Leadership
- President: Abdelkader Sayah (until 1956)

Structure
- Seats: 120 delegates

Elections
- Voting system: Two electoral colleges (one for Europeans and one for Muslims) using proportional representation
- First election: 1948 Algerian territorial elections
- Last election: 1954 Algerian territorial elections

Meeting place
- Algiers (Algeria)

= Algerian Assembly =

The Algerian Assembly was the deliberative assembly of French Algeria, created by the law of September 20, 1947, which enacted the Statute of 1947 for Algeria. The assembly was elected three times (April 1948, February 1951, and February 1954) before being dissolved by decree on April 12, 1956.

== Mission ==

The Algerian Assembly was created as part of the legislative reorganization of Algeria and ended the system of governance through decrees.

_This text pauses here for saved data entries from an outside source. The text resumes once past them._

[src/inc/adcsp_pkg.sv]
package adcsp_pkg;
	// Control byte length, result width, conversion length
	localparam int CTRL_BITS   = 8;
	localparam int RES_BITS    = 12;
	localparam int TRACK_BIT   = 5;
	localparam int HOLD_BIT    = 8;
	localparam int EXT_CONV_CLKS = 15;
	localparam logic [3:0] CNT_W0 = 4'h0;
	// Control byte field positions (bit index in byte)
	localparam int CB_PD_LSB   = 0;
	localparam int CB_INTCLK   = 1;
	// Internal conversion time
	localparam int INT_CONV_NS = 10000;
	localparam int CLK_NS      = 5;
	localparam int INT_CONV_CYC = INT_CONV_NS / CLK_NS;
	// Three-level shutdown encoding
	typedef enum logic [1:0] {ADCSP_PD_LOW, ADCSP_PD_HIGH, ADCSP_PD_FLOAT}
		adcsp_pdsel_e;
endpackage

[src/core/adcsp_fifo.sv]
`timescale 1ns/1ps
module adcsp_fifo
#(
	parameter int WIDTH = 12,
	parameter int DEPTH = 16
)
(
	input  wire logic             clk,
	input  wire logic             rst,
	input  wire logic [WIDTH-1:0] in_data,
	input  wire logic             in_valid,
	output logic                  in_ready,
	output logic [WIDTH-1:0]      out_data,
	output logic                  out_valid,
	input  wire logic             out_ready
);
	localparam int AW = $clog2(DEPTH);
	logic [WIDTH-1:0] mem [DEPTH];
	logic [AW:0]      wp_r;
	logic [AW:0]      rp_r;
	logic [AW:0]      cnt_r;
	wire  [AW:0]      cnt_nxt;
	wire              empty;
	wire              wr;
	wire              rd;
	wire              consume;
	assign empty = (wp_r == rp_r);
	assign wr = in_valid && in_ready;
	// Read data sits in a register, so refill when empty or consumed
	assign rd = !empty && (!out_valid || out_ready);
	assign consume = out_valid && out_ready;
	// Occupancy counts the output register too, else one extra word fits
	assign cnt_nxt = (wr && !consume) ? cnt_r + 1'b1
		: (!wr && consume) ? cnt_r - 1'b1 : cnt_r;
	always_ff @(posedge clk)
	begin
		if (wr)
			mem[wp_r[AW-1:0]] <= in_data;
	end
	always_ff @(posedge clk)
	begin
		if (rst)
		begin
			wp_r <= '0;
			rp_r <= '0;
			cnt_r <= '0;
			in_ready <= 1'b0;
			out_valid <= 1'b0;
			out_data <= '0;
		end
		else
		begin
			cnt_r <= cnt_nxt;
			in_ready <= (cnt_nxt != (AW+1)'(DEPTH));
			if (wr)
				wp_r <= wp_r + 1'b1;
			if (rd)
			begin
				rp_r <= rp_r + 1'b1;
				out_data <= mem[rp_r[AW-1:0]];
				out_valid <= 1'b1;
			end
			else if (out_ready)
				out_valid <= 1'b0;
		end
	end
endmodule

Its powers were shared with the French Parliament regarding laws common to both Metropolitan France and Algeria, as well as the military, electoral, judicial, and administrative organization of Algeria. The assembly approved budgetary plans, extended metropolitan laws to Algeria, and enacted specific regulations for Algeria that were not yet covered by metropolitan legislation.

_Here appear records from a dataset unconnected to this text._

## config.mk

```make
export PLATFORM = sky130hd
export DESIGN_NAME = hrs_top
export DESIGN_NICKNAME = d
export VERILOG_FILES = /design/src/rtl/hrs_pkg.sv /design/src/rtl/hrs_nvm_if.sv /design/src/rtl/hrs_nvm.sv /design/src/rtl/hrs_top.sv
export SDC_FILE = /design/constraint.sdc
export NUM_CORES = 1
export LEC_CHECK = 0
export BUFFER_PORTS_ARGS = -buffer_cell sky130_fd_sc_hd__clkbuf_2
export CAP_MARGIN = 20
export CELL_PAD_IN_SITES_DETAIL_PLACEMENT = 1
export CELL_PAD_IN_SITES_GLOBAL_PLACEMENT = 1
export CORE_ASPECT_RATIO = 1.5
export CORE_MARGIN = 5
export CORE_UTILIZATION = 44
export CTS_CLUSTER_DIAMETER = 80
export DETAILED_ROUTE_END_ITERATION = 8
export GPL_TIMING_DRIVEN = 0
export PLACE_DENSITY = 0.84
export SLEW_MARGIN = 20
export SYNTH_ARGS = -nofsm -noshare
export SYNTH_HDL_FRONTEND = slang
export SYNTH_SLANG_ARGS = --single-unit
```

## constraint.sdc

```tcl
create_clock -name sys_clk_i -period 2.56 [get_ports sys_clk_i]
set_input_delay 0.256 -clock sys_clk_i [delete_from_list [all_inputs] [get_ports sys_clk_i]]
set_output_delay 0.256 -clock sys_clk_i [all_outputs]
set_load 0.02 [all_outputs]
```

## src/rtl/hrs_pkg.sv

```systemverilog
// constants and types for the hardware reset sequencer
package hrs_pkg;
    localparam int unsigned CLK_MHZ = 100;
    localparam int unsigned SPIKE_MAX_US = 5;
    localparam int unsigned RESET_MIN_US = 9;
    localparam int unsigned GLITCH_MAX_US = 5;
    localparam int unsigned RELOAD_MAX_MS = 5;
    localparam int unsigned BLANK_MAX_MS = 120;
    localparam int unsigned RESET_CYC = RESET_MIN_US * CLK_MHZ - 1;
    localparam int unsigned GLITCH_CYC = GLITCH_MAX_US * CLK_MHZ;
    localparam int unsigned RELOAD_CYC = RELOAD_MAX_MS * 1000 * CLK_MHZ;
    localparam int unsigned BLANK_CYC = BLANK_MAX_MS * 1000 * CLK_MHZ;
    localparam int unsigned NVM_WORDS = 8;
    localparam int unsigned NVM_AW = 3;
    localparam int unsigned DW = 8;
    localparam int unsigned CW = 24;
    localparam logic [CW-1:0] CNT_ZERO = 24'h00_0000;
    localparam logic [CW-1:0] CNT_ONE = 24'h00_0001;
    localparam logic [NVM_AW-1:0] ADDR_ZERO = 3'h0;
    localparam logic [NVM_AW-1:0] ADDR_LAST = 3'h7;
    localparam logic [DW-1:0] BYTE_ZERO = 8'h00;
    localparam logic [DW-1:0] CVOLT_DEF = 8'h00;
    localparam int unsigned CVOLT_IDX = 3;
    typedef enum logic [3:0] {
        HRS_RUN = 4'b0001,
        HRS_HELD = 4'b0010,
        HRS_BLANK = 4'b0100,
        HRS_LOAD = 4'b1000
    } hrs_state_t;
endpackage

```

## src/rtl/hrs_nvm_if.sv

```systemverilog
// read port between the sequencer and the settings memory
interface hrs_nvm_if;
    logic rd_en;
    logic [hrs_pkg::NVM_AW-1:0] rd_addr;
    logic [hrs_pkg::DW-1:0] rd_data;
    modport master (output rd_en, output rd_addr, input rd_data);
    modport slave (input rd_en, input rd_addr, output rd_data);
endinterface

```

## src/rtl/hrs_nvm.sv

```systemverilog
// non-volatile settings store, registered read data
module hrs_nvm (
    // clock and reset
    input wire logic sys_clk_i,
    input wire logic rstn_i,
    // read port
    hrs_nvm_if.slave nvm,
    // factory write port
    input wire logic wr_en_i,
    input wire logic [hrs_pkg::NVM_AW-1:0] wr_addr_i,
    input wire logic [hrs_pkg::DW-1:0] wr_data_i
);
    import hrs_pkg::*;
    logic [DW-1:0] mem [NVM_WORDS];
    logic [DW-1:0] rd_reg;
    // storage array, no reset so it maps onto memory
    always_ff @(posedge sys_clk_i) begin
        if (wr_en_i) begin
            mem[wr_addr_i] <= wr_data_i;
        end
    end
    // read data always from a register
    always_ff @(posedge sys_clk_i or negedge rstn_i) begin
        if (!rstn_i) begin
            rd_reg <= BYTE_ZERO;
        end else if (nvm.rd_en) begin
            rd_reg <= mem[nvm.rd_addr];
        end
    end
    assign nvm.rd_data = rd_reg;
endmodule

```

## src/rtl/hrs_top.sv

```systemverilog
// hardware reset sequencer: filters the reset pin, blanks, reloads settings
module hrs_top (
    // clock and reset
    input wire logic sys_clk_i,
    input wire logic rstn_i,
    // reset pin from the host, active low
    input wire logic hw_reset_n_i,
    // device sleep state from the command core
    input wire logic sleep_in_i,
    // factory programming of the settings store
    input wire logic nvm_wr_en_i,
    input wire logic [hrs_pkg::NVM_AW-1:0] nvm_wr_addr_i,
    input wire logic [hrs_pkg::DW-1:0] nvm_wr_data_i,
    // status to the rest of the controller
    output logic core_rst_n_o,
    output logic blank_o,
    output logic ready_o,
    output logic [hrs_pkg::DW-1:0] common_voltage_setting_o,
    output logic [hrs_pkg::DW*hrs_pkg::NVM_WORDS-1:0] settings_o
);
    import hrs_pkg::*;

    function automatic logic [CW-1:0] cnt_inc(input logic [CW-1:0] c);
        cnt_inc = c + CNT_ONE;
    endfunction

    hrs_nvm_if nvm ();
    hrs_nvm u_nvm (
        .sys_clk_i (sys_clk_i),
        .rstn_i (rstn_i),
        .nvm (nvm),
        .wr_en_i (nvm_wr_en_i),
        .wr_addr_i (nvm_wr_addr_i),
        .wr_data_i (nvm_wr_data_i)
    );

    // pin synchroniser, first stage read only by the second
    logic pin_s1_reg, pin_s2_reg;
    always_ff @(posedge sys_clk_i or negedge rstn_i) begin
        if (!rstn_i) begin
            pin_s1_reg <= 1'b1;
            pin_s2_reg <= 1'b1;
        end else begin
            pin_s1_reg <= hw_reset_n_i;
            pin_s2_reg <= pin_s1_reg;
        end
    end

    hrs_state_t state_reg;
    logic [CW-1:0] low_cnt_reg, high_cnt_reg, seq_cnt_reg;
    logic slept_reg;
    logic [NVM_AW-1:0] ld_addr_reg;
    logic ld_pend_reg, ld_done_reg;
    logic [NVM_AW-1:0] ld_wr_addr_reg;

    // low-time counter; a confirmed low is held so short highs do not clear it
    always_ff @(posedge sys_clk_i or negedge rstn_i) begin
        if (!rstn_i) begin
            low_cnt_reg <= CNT_ZERO;
        end else if (!pin_s2_reg) begin
            if (low_cnt_reg != CW'(RESET_CYC)) begin
                low_cnt_reg <= cnt_inc(low_cnt_reg);
            end
        end else if (state_reg != HRS_HELD) begin
            low_cnt_reg <= CNT_ZERO; // short spikes leave no trace
        end
    end

    // high-time counter measures glitches inside a held reset
    always_ff @(posedge sys_clk_i or negedge rstn_i) begin
        if (!rstn_i) begin
            high_cnt_reg <= CNT_ZERO;
        end else if (pin_s2_reg && state_reg == HRS_HELD) begin
            high_cnt_reg <= cnt_inc(high_cnt_reg);
        end else begin
            high_cnt_reg <= CNT_ZERO;
        end
    end

    // main sequence; a fresh valid low restarts it from any state
    always_ff @(posedge sys_clk_i or negedge rstn_i) begin
        if (!rstn_i) begin
            state_reg <= HRS_LOAD;
            slept_reg <= 1'b1;
            seq_cnt_reg <= CNT_ZERO;
        end else begin
            case (state_reg)
                HRS_RUN, HRS_BLANK, HRS_LOAD: begin
                    // 5..9 us pulses fall short of the threshold: no reset
                    if (!pin_s2_reg && low_cnt_reg == CW'(RESET_CYC)) begin
                        state_reg <= HRS_HELD;
                        // sleep state is sampled only when a running device is reset
                        slept_reg <= (state_reg == HRS_RUN) ? sleep_in_i : slept_reg;
                        seq_cnt_reg <= CNT_ZERO;
                    end else if (state_reg == HRS_LOAD) begin
                        // reload comes first on every release so it ends inside 5 ms
                        if (ld_done_reg) begin
                            state_reg <= slept_reg ? HRS_RUN : HRS_BLANK;
                            seq_cnt_reg <= CNT_ZERO;
                        end
                    end else if (state_reg == HRS_BLANK) begin
                        seq_cnt_reg <= cnt_inc(seq_cnt_reg);
                        // blanking tail keeps the whole release inside 120 ms
                        if (seq_cnt_reg == CW'(BLANK_CYC - RELOAD_CYC - 1)) begin
                            state_reg <= HRS_RUN;
                        end
                    end
                end
                HRS_HELD: begin
                    // release only after a high longer than the glitch limit
                    if (pin_s2_reg && high_cnt_reg == CW'(GLITCH_CYC)) begin
                        state_reg <= HRS_LOAD;
                        seq_cnt_reg <= CNT_ZERO;
                    end
                end
                default: state_reg <= HRS_LOAD;
            endcase
        end
    end

    // reload walk: clear settings, then copy every word from the store
    logic [DW*NVM_WORDS-1:0] set_reg;
    assign nvm.rd_en = (state_reg == HRS_LOAD) && !ld_done_reg;
    assign nvm.rd_addr = ld_addr_reg;
    always_ff @(posedge sys_clk_i or negedge rstn_i) begin
        if (!rstn_i) begin
            ld_addr_reg <= ADDR_ZERO;
            ld_pend_reg <= 1'b0;
            ld_done_reg <= 1'b0;
            ld_wr_addr_reg <= ADDR_ZERO;
            set_reg <= '0;
        end else if (state_reg != HRS_LOAD) begin
            ld_addr_reg <= ADDR_ZERO;
            ld_pend_reg <= 1'b0;
            ld_done_reg <= 1'b0;
            if (state_reg == HRS_HELD) begin
                set_reg <= '0;
            end
        end else if (!ld_done_reg) begin
            ld_pend_reg <= 1'b1;
            ld_wr_addr_reg <= ld_addr_reg;
            if (ld_pend_reg) begin
                set_reg[ld_wr_addr_reg*DW +: DW] <= nvm.rd_data;
                if (ld_wr_addr_reg == ADDR_LAST) begin
                    ld_done_reg <= 1'b1;
                end
            end
            if (ld_addr_reg != ADDR_LAST) begin
                ld_addr_reg <= ld_addr_reg + 3'h1;
            end
        end
    end

    // outputs straight from flip-flops
    always_ff @(posedge sys_clk_i or negedge rstn_i) begin
        if (!rstn_i) begin
            core_rst_n_o <= 1'b0;
            blank_o <= 1'b1;
            ready_o <= 1'b0;
            common_voltage_setting_o <= CVOLT_DEF;
            settings_o <= '0;
        end else begin
            core_rst_n_o <= (state_reg == HRS_RUN);
            blank_o <= (state_reg != HRS_RUN);
            ready_o <= (state_reg == HRS_RUN);
            common_voltage_setting_o <= set_reg[CVOLT_IDX*DW +: DW];
            settings_o <= set_reg;
        end
    end

    // checks
    // release timer: from the synced rising pin through the reload, cleared by a new low
    logic [CW-1:0] rel_cnt_reg;
    always_ff @(posedge sys_clk_i or negedge rstn_i) begin
        if (!rstn_i) begin
            rel_cnt_reg <= CNT_ZERO;
        end else if (state_reg == HRS_LOAD || (state_reg == HRS_HELD && pin_s2_reg)) begin
            if (rel_cnt_reg != {CW{1'b1}}) begin
                rel_cnt_reg <= cnt_inc(rel_cnt_reg); // saturates so it never wraps back
            end
        end else begin
            rel_cnt_reg <= CNT_ZERO;
        end
    end
endmodule

```

==> results.py <==
metrics = {
    "yosys": {
        "syn_avg_cell_area_sq_um": 12.7,
        "synth-simple-area-share_pct": 14.9,
        "synth-async-reset-ratio_pct": 77.9,
        "synth-seq-cells": 289,
        "synth_edf_count": 64,
        "synth_compound_area_share_pct": 10.4,
        "syn_inst": 939,
        "synth_top_family_by_area": "simple AND/OR/NAND/NOR gates",
        "synthMuxAreaShare_pct": 4.61,
        "seq_area_frac_synth_pct": 63.2,
        "synth_xor_area_share_pct": 2.78,
        "syn_nets": 967,
        "syn_area_sq_um": 12000,
        "synth_ff_type": "dfrtp_1",
        "synthAdderAreaFrac_pct": 1.26,
        "ys_warn_count": 0,
        "ys_types": 66,
    },
    "routing": {
        "wl_per_cell_microns": 23.3,
        "wirelength_mm": 33.5,
        "dr_total_vias": 8446,
        "drc": 0,
        "via_per_inst": 5.89,
        "drtPass1Iterations": 4,
        "drt_iter0_drc": 499,
        "ant_nets": 0,
    },
    "run_status": {
        "violations": "negative setup slack",
        "status": "complete, but fails checks",
    },
    "sta": {
        "slew_violations": 0,
        "hold_viol": 0,
        "slew_headroom_pct": 34.2,
        "max_freq_ghz": 0.383,
        "tightest_slew_ns": 0.983,
        "setup_tns_ns": -0.232,
        "min_period_over_period_pct": 102,
        "rsz0062_at_grt": "true",
        "skew_ns": 0.0172,
        "fin_crit_ns": 2.61,
        "worst_slack_ns": -0.0530,
        "setup_viol": 12,
    },
    "worst_setup_path": {
        "critPathSlowestCell": "dfstp_2",
        "worstSetupPathType": "reg2reg",
        "endpoint_kind": "flop",
        "crit_fanout": 10,
        "worstPathArrival_ns": 3.10,
        "required_ns": 3.04,
        "crit_chain": "buf_2, nor4bb_1, o21a_1, buf_2, nand3_1, nor2_4, a22o_1",
        "critPathLaunchType": "flop",
        "crit_buf_inv": 2,
        "critical-path-top-delay-family": "simple AND/OR/NAND/NOR gates",
        "slowest_delay_ns": 0.53,
        "path_common_cell": "buf_2",
    },
    "floorplanning": {
        "core_area_sq_um": 27000,
        "row_count": 74,
        "start_util_pct": 44.2,
        "io_pins": 91,
        "dieArea_sq_um": 30600,
        "dieHeight_microns": 212,
        "fp.dieW_microns": 145,
    },
    "cells_and_area": {
        "areaGrowthSynthToFinish_pct": 18.8,
        "nets": 1100,
        "layout.cells.non_filler": 1434,
        "n_antenna_cell": 0,
        "final_util_pct": 52.6,
        "fin_area_sq_um": 14200,
        "layout-drive-gt1-share_pct": 22.0,
    },
    "grt": {
        "grt_max_degree": 101,
        "grt_overflow": 0,
        "grt_usage_pct": 21.2,
        "grt_pass1_vias": 9139,
        "grt_pass1_wl_mm": 51.2,
        "antenna_found_initial": 0,
    },
    "cts": {
        "clock_latency_ns": 0.56,
        "clock-sinks": 289,
        "tritoncts": "done",
        "clock_path_buffers": 3,
        "ctsHtreeMaxLevel": 1,
        "clk_pin_slew_worst_paths_ns": 0.07,
        "cts_root_buf": "clkbuf_16",
        "cts-buffers-inserted": 26,
    },
    "placed_design": {
        "port_buffers": 90,
        "place.gp.congestion": 0.841,
        "hpwl_mm": 21.2,
        "placed_area_sq_um": 12900,
        "placedCellCount": 1373,
    },
    "pwr": {
        "ir_worst_vdd_uv": 789,
        "power.total_w": 0.0148,
        "p_leak_nw": 6.00,
        "power-per-cell-area_nw_per_um2": 1040,
    },
    "job": {
        "drv_cap": 0,
    },
    "min_path": {
        "hold_class": "in2reg",
    },
}
==> logic make-up after synthesis <==
| logic type | count (synthesis) |
|---|---|
| adder cells (fa/ha/maj) | 12 |
| multiplexers | 35 |
| AO/OA/AOI/OAI | 170 |
| flip-flops | 289 |
| XOR/XNOR | 38 |
| AND/OR/NAND/NOR | 322 |
| buffers and inverters | 73 |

The assembly, first elected in April 1948, was dissolved by Decree No. 56-379 on April 12, 1956. Its powers were transferred to the Governor General of Algeria.

== Composition ==

The assembly consisted of 120 members, elected equally by two electoral colleges.

The first college included citizens "with French civil status," including approximately 58,000 Algerians who had obtained this status.
The second college represented approximately 1,300,000 Muslim citizens. Elections in the second college were frequently marred by electoral fraud orchestrated by the administration during the 1948, 1951, and 1954 elections. This was primarily aimed at suppressing victories by the Mouvement pour le triomphe des libertés démocratiques (MTLD) of Messali Hadj and the Union démocratique du manifeste algérien (UDMA) of Ferhat Abbas, both of which had won significant support in the 1947 municipal elections.

- 1948 Algerian Assembly election
- 1951 Algerian Assembly election
- 1954 Algerian Assembly election

== Organization and Functioning ==

=== Leadership ===

The assembly's bureau consisted of a president, three vice-presidents, and four secretaries. The presidency alternated annually between representatives from the two electoral colleges.